Under certain conditions, appropriately selected particles can form closed surfaces in liquids with surprisingly complex shapes, cutting through space via a regular network of channels. Advanced theoretical modelling carried out at the Institute of Physical Chemistry of the Polish Academy of Sciences in Warsaw has allowed researchers to look into the interior of cubosomes, spectacular three-dimensional nanostructures, for the first time.
At first sight, it's difficult to resist the impression that they've been designed by an engineer-perfectionist, and not nature itself. Nanocscale cubosomes have a shape that is generally cubic, riddled with holes as regular as windows in a block of flats. The sizes of cubosomes range from tens to hundreds of nanometres. So far, they have been studied mainly using electron microscopes, which made it possible to describe their external shape. However, none of the currently available experimental techniques have penetrated in detail the interior of these remarkable structures.

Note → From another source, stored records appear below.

### config.mk
export PLATFORM = sky130hd
export DESIGN_NAME = hazard_ctrl
export DESIGN_NICKNAME = d
export VERILOG_FILES = /design/src/rtl/hazard_pkg.sv /design/src/rtl/hz_fwd_pick.sv /design/src/rtl/hz_stall_detect.sv /design/src/rtl/hz_preg_ctrl.sv /design/src/rtl/hazard_ctrl.sv
export SDC_FILE = /design/constraint.sdc
export NUM_CORES = 1
export LEC_CHECK = 0
export BUFFER_PORTS_ARGS = -buffer_cell sky130_fd_sc_hd__clkbuf_2
export CORE_ASPECT_RATIO = 0.9
export CORE_MARGIN = 5
export CORE_UTILIZATION = 26
export DETAILED_ROUTE_END_ITERATION = 8
export PLACE_DENSITY = 0.61
export SLEW_MARGIN = 30
export SYNTH_ARGS = -nofsm -noshare
export SYNTH_HDL_FRONTEND = slang
export SYNTH_SLANG_ARGS = --single-unit
### constraint.sdc
create_clock -name vclk -period 1.8
set_input_delay 0 -clock vclk [all_inputs]
set_output_delay 0 -clock vclk [all_outputs]
set_load 0.01 [all_outputs]
### src/rtl/hazard_pkg.sv
package hazard_pkg;

   typedef enum logic [1:0] {
      FWD_NONE = 2'd0,
      FWD_MID  = 2'd1,
      FWD_LATE = 2'd2
   } fwd_sel_e;

   typedef enum logic [1:0] {
      PR_RUN    = 2'd0,
      PR_BUBBLE = 2'd1,
      PR_HOLD   = 2'd2
   } preg_op_e;

   typedef enum logic [1:0] {
      NPC_SEQ    = 2'd0,
      NPC_BRANCH = 2'd1,
      NPC_JUMP   = 2'd2,
      NPC_JREG   = 2'd3
   } npc_sel_e;

endpackage

### src/rtl/hz_fwd_pick.sv
module hz_fwd_pick
   import hazard_pkg::*;
#(
   parameter int AW = 5
) (
   input  logic [AW-1:0] src_i,
   input  logic          bypass_i,
   input  logic          mid_wen_i,
   input  logic [AW-1:0] mid_rd_i,
   input  logic          late_wen_i,
   input  logic [AW-1:0] late_rd_i,
   output logic [1:0]    sel_o
);

   logic mid_hit;
   logic late_hit;

   assign mid_hit  = mid_wen_i  && (mid_rd_i  != '0) && (mid_rd_i  == src_i);
   assign late_hit = late_wen_i && (late_rd_i != '0) && (late_rd_i == src_i);

   always_comb begin
      if (bypass_i)      sel_o = FWD_NONE;
      else if (mid_hit)  sel_o = FWD_MID;
      else if (late_hit) sel_o = FWD_LATE;
      else               sel_o = FWD_NONE;
   end

endmodule

### src/rtl/hz_stall_detect.sv
module hz_stall_detect
   import hazard_pkg::*;
#(
   parameter int AW = 5
) (
   input  logic [AW-1:0] id_rs_i,
   input  logic [AW-1:0] id_rt_i,
   input  logic [1:0]    npc_sel_i,
   input  logic          idex_wen_i,
   input  logic [AW-1:0] idex_rd_i,
   input  logic          idex_load_i,
   input  logic          exmem_wen_i,
   input  logic [AW-1:0] exmem_rd_i,
   input  logic          exmem_load_i,
   output logic          stall_o
);

   logic use_rs, use_rt;
   logic idex_rs_hit, idex_rt_hit;
   logic ldmem_rs_hit, ldmem_rt_hit;
   logic load_use, ctrl_dep;

   // Operands read by the decode-stage comparator or jump target path
   assign use_rs = (npc_sel_i == NPC_BRANCH) || (npc_sel_i == NPC_JREG);
   assign use_rt = (npc_sel_i == NPC_BRANCH);

   assign idex_rs_hit = idex_wen_i && (idex_rd_i != '0) && (idex_rd_i == id_rs_i);
   assign idex_rt_hit = idex_wen_i && (idex_rd_i != '0) && (idex_rd_i == id_rt_i);

   assign ldmem_rs_hit = exmem_load_i && exmem_wen_i && (exmem_rd_i != '0) && (exmem_rd_i == id_rs_i);
   assign ldmem_rt_hit = exmem_load_i && exmem_wen_i && (exmem_rd_i != '0) && (exmem_rd_i == id_rt_i);

   // ALU consumer behind a load: one bubble
   assign load_use = idex_load_i && (idex_rs_hit || idex_rt_hit);

   // Decode-resolved consumer: wait for ID/EX result, and for loads until writeback
   assign ctrl_dep = (use_rs && (idex_rs_hit || ldmem_rs_hit)) ||
                     (use_rt && (idex_rt_hit || ldmem_rt_hit));

   assign stall_o = load_use || ctrl_dep;

endmodule

### src/rtl/hz_preg_ctrl.sv
module hz_preg_ctrl
   import hazard_pkg::*;
(
   input  logic       stall_i,
   input  logic [1:0] npc_sel_i,
   input  logic       br_taken_i,
   output logic [1:0] ifid_op_o,
   output logic [1:0] idex_op_o,
   output logic [1:0] exmem_op_o
);

   logic redirect;

   assign redirect = (npc_sel_i == NPC_JUMP) || (npc_sel_i == NPC_JREG) ||
                     ((npc_sel_i == NPC_BRANCH) && br_taken_i);

   always_comb begin
      ifid_op_o  = PR_RUN;
      idex_op_o  = PR_RUN;
      exmem_op_o = PR_RUN;
      if (stall_i) begin
         // stall before execute: hold PC and IF/ID, bubble into ID/EX
         ifid_op_o = PR_HOLD;
         idex_op_o = PR_BUBBLE;
      end else if (redirect) begin
         ifid_op_o = PR_BUBBLE;
      end
   end

endmodule

### src/rtl/hazard_ctrl.sv
module hazard_ctrl
   import hazard_pkg::*;
#(
   parameter int REG_AW = 5
) (
   input  logic [REG_AW-1:0] id_rs_i,
   input  logic [REG_AW-1:0] id_rt_i,
   input  logic [1:0]        id_npc_sel_i,
   input  logic              id_br_taken_i,
   input  logic              idex_wen_i,
   input  logic [REG_AW-1:0] idex_rd_i,
   input  logic              idex_load_i,
   input  logic [REG_AW-1:0] ex_rs_i,
   input  logic [REG_AW-1:0] ex_rt_i,
   input  logic              ex_a_shamt_i,
   input  logic              ex_b_imm_i,
   input  logic              exmem_wen_i,
   input  logic [REG_AW-1:0] exmem_rd_i,
   input  logic              exmem_load_i,
   input  logic [REG_AW-1:0] mem_st_rt_i,
   input  logic              memwb_wen_i,
   input  logic [REG_AW-1:0] memwb_rd_i,
   output logic [1:0]        id_a_sel_o,
   output logic [1:0]        id_b_sel_o,
   output logic [1:0]        ex_a_sel_o,
   output logic [1:0]        ex_b_sel_o,
   output logic              mem_st_sel_o,
   output logic [1:0]        ifid_op_o,
   output logic [1:0]        idex_op_o,
   output logic [1:0]        exmem_op_o
);

   localparam int NUM_OPS = 2;

   if (REG_AW < 2) begin : g_bad_aw
      $error("hazard_ctrl: REG_AW must be at least 2");
   end

   logic [REG_AW-1:0] dec_src [NUM_OPS];
   logic [REG_AW-1:0] ex_src  [NUM_OPS];
   logic              ex_byp  [NUM_OPS];
   logic [1:0]        dec_sel [NUM_OPS];
   logic [1:0]        ex_sel  [NUM_OPS];
   logic              stall;

   assign dec_src[0] = id_rs_i;
   assign dec_src[1] = id_rt_i;
   assign ex_src[0]  = ex_rs_i;
   assign ex_src[1]  = ex_rt_i;
   assign ex_byp[0]  = ex_a_shamt_i;
   assign ex_byp[1]  = ex_b_imm_i;

   for (genvar g = 0; g < NUM_OPS; g++) begin : g_op
      hz_fwd_pick #(.AW(REG_AW)) u_dec_pick (
         .src_i      (dec_src[g]),
         .bypass_i   (1'b0),
         .mid_wen_i  (exmem_wen_i),
         .mid_rd_i   (exmem_rd_i),
         .late_wen_i (memwb_wen_i),
         .late_rd_i  (memwb_rd_i),
         .sel_o      (dec_sel[g])
      );
      hz_fwd_pick #(.AW(REG_AW)) u_ex_pick (
         .src_i      (ex_src[g]),
         .bypass_i   (ex_byp[g]),
         .mid_wen_i  (exmem_wen_i),
         .mid_rd_i   (exmem_rd_i),
         .late_wen_i (memwb_wen_i),
         .late_rd_i  (memwb_rd_i),
         .sel_o      (ex_sel[g])
      );
   end

   assign id_a_sel_o = dec_sel[0];
   assign id_b_sel_o = dec_sel[1];
   assign ex_a_sel_o = ex_sel[0];
   assign ex_b_sel_o = ex_sel[1];

   // store data in the memory stage takes the value being written back
   assign mem_st_sel_o = memwb_wen_i && (memwb_rd_i != '0) && (memwb_rd_i == mem_st_rt_i);

   hz_stall_detect #(.AW(REG_AW)) u_stall (
      .id_rs_i      (id_rs_i),
      .id_rt_i      (id_rt_i),
      .npc_sel_i    (id_npc_sel_i),
      .idex_wen_i   (idex_wen_i),
      .idex_rd_i    (idex_rd_i),
      .idex_load_i  (idex_load_i),
      .exmem_wen_i  (exmem_wen_i),
      .exmem_rd_i   (exmem_rd_i),
      .exmem_load_i (exmem_load_i),
      .stall_o      (stall)
   );

   hz_preg_ctrl u_preg (
      .stall_i    (stall),
      .npc_sel_i  (id_npc_sel_i),
      .br_taken_i (id_br_taken_i),
      .ifid_op_o  (ifid_op_o),
      .idex_op_o  (idex_op_o),
      .exmem_op_o (exmem_op_o)
   );

endmodule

"Where the experimenter cannot go, he sends the theorist. An effective way to see inside cubosomes proved to be theoretical modelling using computers. Our numerical calculations revealed that the internal structure of cubosomes may be much more complex than originally thought," says Dr. Wojciech Gozdz from the Institute of Physical Chemistry of the Polish Academy of Sciences (IPC PAS) in Warsaw.
Cubosomes are similar in structure to crystals—like crystals, cubosomes express a repeating basic building block, referred to as the unit cell, which can be distinguished. However, that's where the similarity ends. In crystals, the unit cell consists of a group of typical and always equally spaced atoms or molecules, whereas in cubosomes it is a section of appropriately formed membrane immersed in water.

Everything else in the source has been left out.